There Was Never a Bottleneck in Concept Bottleneck Models

There Was Never a Bottleneck in Concept Bottleneck Models
Notice: This research summary and analysis were automatically generated using AI technology. For absolute accuracy, please refer to the [Original Paper Viewer] below or the Original ArXiv Source.

Deep learning representations are often difficult to interpret, which can hinder their deployment in sensitive applications. Concept Bottleneck Models (CBMs) have emerged as a promising approach to mitigate this issue by learning representations that support target task performance while ensuring that each component predicts a concrete concept from a predefined set. In this work, we argue that CBMs do not impose a true bottleneck: the fact that a component can predict a concept does not guarantee that it encodes only information about that concept. This shortcoming raises concerns regarding interpretability and the validity of intervention procedures. To overcome this limitation, we propose Minimal Concept Bottleneck Models (MCBMs), which incorporate an Information Bottleneck (IB) objective to constrain each representation component to retain only the information relevant to its corresponding concept. This IB is implemented via a variational regularization term added to the training loss. As a result, MCBMs yield more interpretable representations, support principled concept-level interventions, and remain consistent with probability-theoretic foundations.


💡 Research Summary

The paper critically examines Concept Bottleneck Models (CBMs), which aim to make deep neural networks interpretable by forcing each latent dimension z_j to predict a human‑understandable concept c_j. While CBMs ensure that z_j contains enough information to recover c_j (a sufficient statistic), they do not prevent z_j from also encoding unrelated nuisance information n from the raw input x. This “information leakage” undermines two core promises of CBMs: (i) interpretability, because z_j cannot be explained solely by c_j, and (ii) intervenability, because manipulating z_j to change a concept may unintentionally affect other latent factors.

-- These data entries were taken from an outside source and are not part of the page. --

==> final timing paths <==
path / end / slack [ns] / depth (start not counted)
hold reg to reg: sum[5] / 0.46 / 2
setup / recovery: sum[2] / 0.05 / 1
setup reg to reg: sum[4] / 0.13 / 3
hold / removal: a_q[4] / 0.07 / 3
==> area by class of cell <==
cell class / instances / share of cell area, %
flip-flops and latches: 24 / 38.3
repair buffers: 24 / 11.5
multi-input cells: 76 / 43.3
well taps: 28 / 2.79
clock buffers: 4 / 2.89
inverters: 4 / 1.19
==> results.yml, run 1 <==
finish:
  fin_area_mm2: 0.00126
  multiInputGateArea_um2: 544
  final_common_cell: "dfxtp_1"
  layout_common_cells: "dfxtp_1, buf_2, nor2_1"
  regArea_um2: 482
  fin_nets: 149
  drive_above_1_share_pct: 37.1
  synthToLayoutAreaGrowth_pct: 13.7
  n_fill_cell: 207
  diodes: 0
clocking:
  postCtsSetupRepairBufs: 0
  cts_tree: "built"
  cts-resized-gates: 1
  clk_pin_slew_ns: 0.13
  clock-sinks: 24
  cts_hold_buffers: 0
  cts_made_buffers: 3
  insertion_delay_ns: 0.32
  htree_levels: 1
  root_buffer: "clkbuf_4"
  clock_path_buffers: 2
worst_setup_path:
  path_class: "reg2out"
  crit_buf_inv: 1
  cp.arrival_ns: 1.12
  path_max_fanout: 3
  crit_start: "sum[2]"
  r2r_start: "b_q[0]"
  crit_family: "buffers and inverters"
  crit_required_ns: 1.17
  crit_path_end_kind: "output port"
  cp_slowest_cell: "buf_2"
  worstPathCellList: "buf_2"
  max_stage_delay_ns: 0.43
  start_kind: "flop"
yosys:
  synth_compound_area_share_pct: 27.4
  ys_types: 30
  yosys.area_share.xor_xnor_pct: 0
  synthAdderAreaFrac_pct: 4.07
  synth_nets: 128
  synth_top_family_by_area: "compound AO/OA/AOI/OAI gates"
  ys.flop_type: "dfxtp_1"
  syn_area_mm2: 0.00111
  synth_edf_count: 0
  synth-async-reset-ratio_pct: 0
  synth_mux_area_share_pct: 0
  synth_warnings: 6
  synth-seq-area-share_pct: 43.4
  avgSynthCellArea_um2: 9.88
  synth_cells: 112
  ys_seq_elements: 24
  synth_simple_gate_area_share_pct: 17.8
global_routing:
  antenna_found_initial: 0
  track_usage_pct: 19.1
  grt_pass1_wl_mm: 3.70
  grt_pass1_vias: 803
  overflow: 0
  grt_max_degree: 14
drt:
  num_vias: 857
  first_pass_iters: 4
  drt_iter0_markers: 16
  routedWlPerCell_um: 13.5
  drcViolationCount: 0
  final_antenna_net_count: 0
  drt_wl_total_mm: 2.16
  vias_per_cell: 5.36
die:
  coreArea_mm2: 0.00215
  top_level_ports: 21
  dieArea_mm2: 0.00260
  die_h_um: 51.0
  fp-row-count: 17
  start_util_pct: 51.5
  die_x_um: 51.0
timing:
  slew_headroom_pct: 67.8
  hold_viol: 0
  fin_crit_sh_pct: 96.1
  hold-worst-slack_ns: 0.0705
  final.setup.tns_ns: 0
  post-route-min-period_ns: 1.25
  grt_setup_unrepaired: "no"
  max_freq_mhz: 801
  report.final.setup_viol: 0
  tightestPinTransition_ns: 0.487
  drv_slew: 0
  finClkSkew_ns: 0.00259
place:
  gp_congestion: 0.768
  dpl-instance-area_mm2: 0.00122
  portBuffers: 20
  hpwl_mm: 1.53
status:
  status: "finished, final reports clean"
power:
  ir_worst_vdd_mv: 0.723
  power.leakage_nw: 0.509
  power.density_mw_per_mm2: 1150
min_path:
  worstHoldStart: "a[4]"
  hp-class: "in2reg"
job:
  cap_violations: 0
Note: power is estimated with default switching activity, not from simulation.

To address this, the authors introduce Minimal Concept Bottleneck Models (MCBMs), which explicitly impose an Information Bottleneck (IB) on each z_j. The IB objective minimizes the conditional mutual information I(Z_j; X | C_j), forcing z_j to be a minimal sufficient statistic of c_j and to discard any information not relevant to c_j. Using a variational formulation, this objective becomes a KL‑divergence term between the stochastic encoder p_θ(z_j | x) and a new “representation head” q_ϕ(ẑ_j | c_j). Under Gaussian assumptions, the KL reduces to a mean‑squared error between the encoder’s mean f_θ(x) and a concept‑dependent prototype g_z_ϕ(c_j). The full training loss combines three components: the standard prediction loss L_y, the concept reconstruction loss L_c, and the IB regularizer L_IB, weighted by hyper‑parameters β and γ.

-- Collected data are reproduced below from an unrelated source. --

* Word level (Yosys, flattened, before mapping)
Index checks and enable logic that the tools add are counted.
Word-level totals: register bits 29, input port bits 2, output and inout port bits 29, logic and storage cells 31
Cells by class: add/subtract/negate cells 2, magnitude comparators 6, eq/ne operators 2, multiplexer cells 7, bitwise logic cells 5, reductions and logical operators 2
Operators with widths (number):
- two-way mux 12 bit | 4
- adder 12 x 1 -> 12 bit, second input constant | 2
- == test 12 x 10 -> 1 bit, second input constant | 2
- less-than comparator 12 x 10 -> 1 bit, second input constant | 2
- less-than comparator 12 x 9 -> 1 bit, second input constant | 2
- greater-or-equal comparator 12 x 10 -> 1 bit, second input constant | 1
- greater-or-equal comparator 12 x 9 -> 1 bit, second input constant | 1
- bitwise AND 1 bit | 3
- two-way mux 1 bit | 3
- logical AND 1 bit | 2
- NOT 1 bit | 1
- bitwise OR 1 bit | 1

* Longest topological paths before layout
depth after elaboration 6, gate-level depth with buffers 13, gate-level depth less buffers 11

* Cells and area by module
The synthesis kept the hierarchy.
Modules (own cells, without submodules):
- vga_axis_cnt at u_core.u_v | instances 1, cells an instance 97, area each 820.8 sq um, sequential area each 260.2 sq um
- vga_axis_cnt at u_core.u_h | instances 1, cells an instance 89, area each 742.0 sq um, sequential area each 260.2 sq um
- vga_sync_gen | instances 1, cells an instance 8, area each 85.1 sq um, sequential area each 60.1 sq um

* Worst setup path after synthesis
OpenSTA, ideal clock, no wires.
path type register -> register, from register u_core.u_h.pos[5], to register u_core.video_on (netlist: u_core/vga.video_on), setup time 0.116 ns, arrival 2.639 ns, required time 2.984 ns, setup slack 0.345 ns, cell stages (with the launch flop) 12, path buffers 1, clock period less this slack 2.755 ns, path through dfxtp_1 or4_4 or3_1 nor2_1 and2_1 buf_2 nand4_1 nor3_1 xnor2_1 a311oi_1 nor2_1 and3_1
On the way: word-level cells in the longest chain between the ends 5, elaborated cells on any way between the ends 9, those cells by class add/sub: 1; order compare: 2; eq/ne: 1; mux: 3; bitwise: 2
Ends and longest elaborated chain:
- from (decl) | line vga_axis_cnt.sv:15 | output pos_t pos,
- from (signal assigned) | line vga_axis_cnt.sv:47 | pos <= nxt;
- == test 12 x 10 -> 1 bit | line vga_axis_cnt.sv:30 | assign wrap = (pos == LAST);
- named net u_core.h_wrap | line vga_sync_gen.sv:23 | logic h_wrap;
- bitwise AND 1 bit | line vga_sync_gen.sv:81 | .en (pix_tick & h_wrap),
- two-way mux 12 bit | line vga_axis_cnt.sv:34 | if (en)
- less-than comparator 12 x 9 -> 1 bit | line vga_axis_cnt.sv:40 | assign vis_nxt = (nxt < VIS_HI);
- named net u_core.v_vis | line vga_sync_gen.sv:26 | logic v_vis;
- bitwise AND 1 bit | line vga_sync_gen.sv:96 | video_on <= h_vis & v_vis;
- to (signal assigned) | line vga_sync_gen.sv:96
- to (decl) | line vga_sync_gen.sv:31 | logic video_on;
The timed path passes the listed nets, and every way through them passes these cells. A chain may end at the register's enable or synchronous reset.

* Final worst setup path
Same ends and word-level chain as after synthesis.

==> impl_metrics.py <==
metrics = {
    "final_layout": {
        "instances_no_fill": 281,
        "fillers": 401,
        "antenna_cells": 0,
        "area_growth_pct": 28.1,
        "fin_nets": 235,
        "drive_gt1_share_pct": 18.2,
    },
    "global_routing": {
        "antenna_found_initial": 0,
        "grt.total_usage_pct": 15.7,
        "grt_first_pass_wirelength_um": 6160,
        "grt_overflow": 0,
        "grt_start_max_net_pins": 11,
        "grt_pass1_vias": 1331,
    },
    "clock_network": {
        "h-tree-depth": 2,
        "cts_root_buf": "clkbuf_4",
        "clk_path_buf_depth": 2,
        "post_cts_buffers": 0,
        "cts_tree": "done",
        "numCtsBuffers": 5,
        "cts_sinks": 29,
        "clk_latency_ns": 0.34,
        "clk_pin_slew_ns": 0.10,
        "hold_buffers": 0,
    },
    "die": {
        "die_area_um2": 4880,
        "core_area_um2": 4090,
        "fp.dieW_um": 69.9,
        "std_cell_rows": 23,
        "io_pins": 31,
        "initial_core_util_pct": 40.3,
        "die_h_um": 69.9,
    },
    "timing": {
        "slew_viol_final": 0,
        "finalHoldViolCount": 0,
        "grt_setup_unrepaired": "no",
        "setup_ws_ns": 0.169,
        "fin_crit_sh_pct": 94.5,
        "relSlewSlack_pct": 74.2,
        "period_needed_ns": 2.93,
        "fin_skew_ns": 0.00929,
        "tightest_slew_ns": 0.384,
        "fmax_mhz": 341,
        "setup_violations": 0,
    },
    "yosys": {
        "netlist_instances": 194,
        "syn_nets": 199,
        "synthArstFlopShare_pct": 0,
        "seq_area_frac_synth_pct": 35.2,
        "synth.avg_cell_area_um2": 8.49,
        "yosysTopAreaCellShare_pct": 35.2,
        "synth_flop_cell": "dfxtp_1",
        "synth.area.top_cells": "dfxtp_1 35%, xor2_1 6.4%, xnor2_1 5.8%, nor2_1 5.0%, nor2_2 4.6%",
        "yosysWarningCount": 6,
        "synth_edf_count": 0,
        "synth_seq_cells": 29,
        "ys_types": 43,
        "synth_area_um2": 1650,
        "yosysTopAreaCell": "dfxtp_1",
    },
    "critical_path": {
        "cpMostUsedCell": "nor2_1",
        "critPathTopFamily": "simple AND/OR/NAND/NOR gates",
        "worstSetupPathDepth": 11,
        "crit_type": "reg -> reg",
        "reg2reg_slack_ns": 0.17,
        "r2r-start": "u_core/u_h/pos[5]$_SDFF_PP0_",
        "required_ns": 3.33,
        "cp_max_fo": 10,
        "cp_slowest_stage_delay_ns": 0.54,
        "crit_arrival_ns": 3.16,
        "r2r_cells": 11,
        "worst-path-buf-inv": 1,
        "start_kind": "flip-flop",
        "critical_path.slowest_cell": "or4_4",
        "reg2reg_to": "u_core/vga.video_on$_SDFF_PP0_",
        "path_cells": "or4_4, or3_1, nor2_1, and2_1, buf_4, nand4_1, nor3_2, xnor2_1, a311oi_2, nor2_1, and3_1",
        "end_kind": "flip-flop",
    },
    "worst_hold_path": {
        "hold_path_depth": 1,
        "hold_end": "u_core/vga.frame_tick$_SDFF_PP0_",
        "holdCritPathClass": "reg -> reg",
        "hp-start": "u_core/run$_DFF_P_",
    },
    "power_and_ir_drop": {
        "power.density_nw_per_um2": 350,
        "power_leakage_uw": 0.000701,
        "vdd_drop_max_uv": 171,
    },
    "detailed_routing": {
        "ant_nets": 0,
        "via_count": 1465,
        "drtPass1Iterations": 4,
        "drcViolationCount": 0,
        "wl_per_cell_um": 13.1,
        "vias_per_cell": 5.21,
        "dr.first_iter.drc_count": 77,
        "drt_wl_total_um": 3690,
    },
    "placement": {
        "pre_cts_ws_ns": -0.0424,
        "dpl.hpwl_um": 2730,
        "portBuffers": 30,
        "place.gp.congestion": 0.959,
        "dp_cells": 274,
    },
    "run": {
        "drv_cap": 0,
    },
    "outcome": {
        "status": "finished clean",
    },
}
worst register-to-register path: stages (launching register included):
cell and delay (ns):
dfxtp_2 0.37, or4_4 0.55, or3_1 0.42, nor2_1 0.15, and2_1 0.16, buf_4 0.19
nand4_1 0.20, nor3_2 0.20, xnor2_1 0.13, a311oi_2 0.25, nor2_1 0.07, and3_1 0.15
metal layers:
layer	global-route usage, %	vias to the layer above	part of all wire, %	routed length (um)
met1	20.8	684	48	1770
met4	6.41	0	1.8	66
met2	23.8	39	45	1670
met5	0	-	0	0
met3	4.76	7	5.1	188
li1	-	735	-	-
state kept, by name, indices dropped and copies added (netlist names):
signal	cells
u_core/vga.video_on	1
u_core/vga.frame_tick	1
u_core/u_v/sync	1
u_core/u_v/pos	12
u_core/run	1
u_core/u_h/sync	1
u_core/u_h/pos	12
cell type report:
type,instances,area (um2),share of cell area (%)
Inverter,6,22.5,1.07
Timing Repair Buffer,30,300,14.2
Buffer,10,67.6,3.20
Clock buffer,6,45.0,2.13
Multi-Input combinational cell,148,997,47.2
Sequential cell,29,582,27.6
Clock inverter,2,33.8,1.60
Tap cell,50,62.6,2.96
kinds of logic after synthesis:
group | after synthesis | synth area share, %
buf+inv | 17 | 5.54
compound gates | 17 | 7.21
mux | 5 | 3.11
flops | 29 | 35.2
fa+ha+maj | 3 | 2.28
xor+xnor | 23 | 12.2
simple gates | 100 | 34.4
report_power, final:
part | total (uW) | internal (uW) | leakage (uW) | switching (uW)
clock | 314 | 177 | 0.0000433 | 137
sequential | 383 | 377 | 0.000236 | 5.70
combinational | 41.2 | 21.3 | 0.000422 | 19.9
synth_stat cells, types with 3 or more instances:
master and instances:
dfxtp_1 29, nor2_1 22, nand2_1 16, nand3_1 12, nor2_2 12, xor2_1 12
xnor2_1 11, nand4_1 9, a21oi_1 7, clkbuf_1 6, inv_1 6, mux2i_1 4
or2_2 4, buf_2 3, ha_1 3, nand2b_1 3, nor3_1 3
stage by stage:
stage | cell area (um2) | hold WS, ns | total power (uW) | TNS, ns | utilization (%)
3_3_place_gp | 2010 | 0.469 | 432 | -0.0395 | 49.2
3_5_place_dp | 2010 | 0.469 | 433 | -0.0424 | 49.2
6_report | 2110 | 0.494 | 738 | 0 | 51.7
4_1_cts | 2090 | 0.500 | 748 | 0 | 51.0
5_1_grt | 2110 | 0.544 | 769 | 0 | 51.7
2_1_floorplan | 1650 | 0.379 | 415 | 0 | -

The paper provides a thorough theoretical analysis. It shows that achieving I(Z_j; X | C_j)=0 is equivalent to satisfying the Markov chain X ↔ C_j ↔ Z_j, which in turn guarantees that p(z_j | c_j)=p(z_j | x). This property makes the conditional distribution p(z_j | c_j) well‑defined, enabling principled interventions: setting c_j to a desired value directly determines the distribution of z_j, without side effects on other concepts.

Empirical evaluation is conducted on synthetic datasets and real‑world medical imaging tasks. The authors measure information leakage via I(Z; N) and demonstrate that MCBMs dramatically reduce this metric compared to vanilla CBMs and related variants (e.g., Hard CBMs, Stochastic CBMs). Visualization of latent spaces shows near‑perfect disentanglement: each z_j correlates almost exclusively with its assigned concept. Intervention experiments—where a specific concept is forced to a target value—show that MCBMs alter the final prediction ŷ exactly as predicted by the causal graph, whereas CBMs exhibit unintended changes due to residual nuisance information. Importantly, predictive accuracy of MCBMs matches or slightly exceeds that of standard CBMs, indicating that the IB regularizer does not sacrifice performance.

The paper also surveys related work on information leakage, concept embedding models, and various extensions of CBMs (autoregressive, energy‑based, hard bottleneck). It positions MCBMs as a principled solution that directly addresses the root cause—lack of an explicit bottleneck—rather than applying ad‑hoc fixes.

In summary, the authors identify a fundamental flaw in existing concept bottleneck approaches, propose a mathematically grounded IB‑augmented architecture (MCBM), and validate that it yields truly bottlenecked, interpretable, and intervenable representations without compromising task performance. This contribution has significant implications for deploying trustworthy AI in high‑stakes domains where both accuracy and human‑understandable reasoning are essential.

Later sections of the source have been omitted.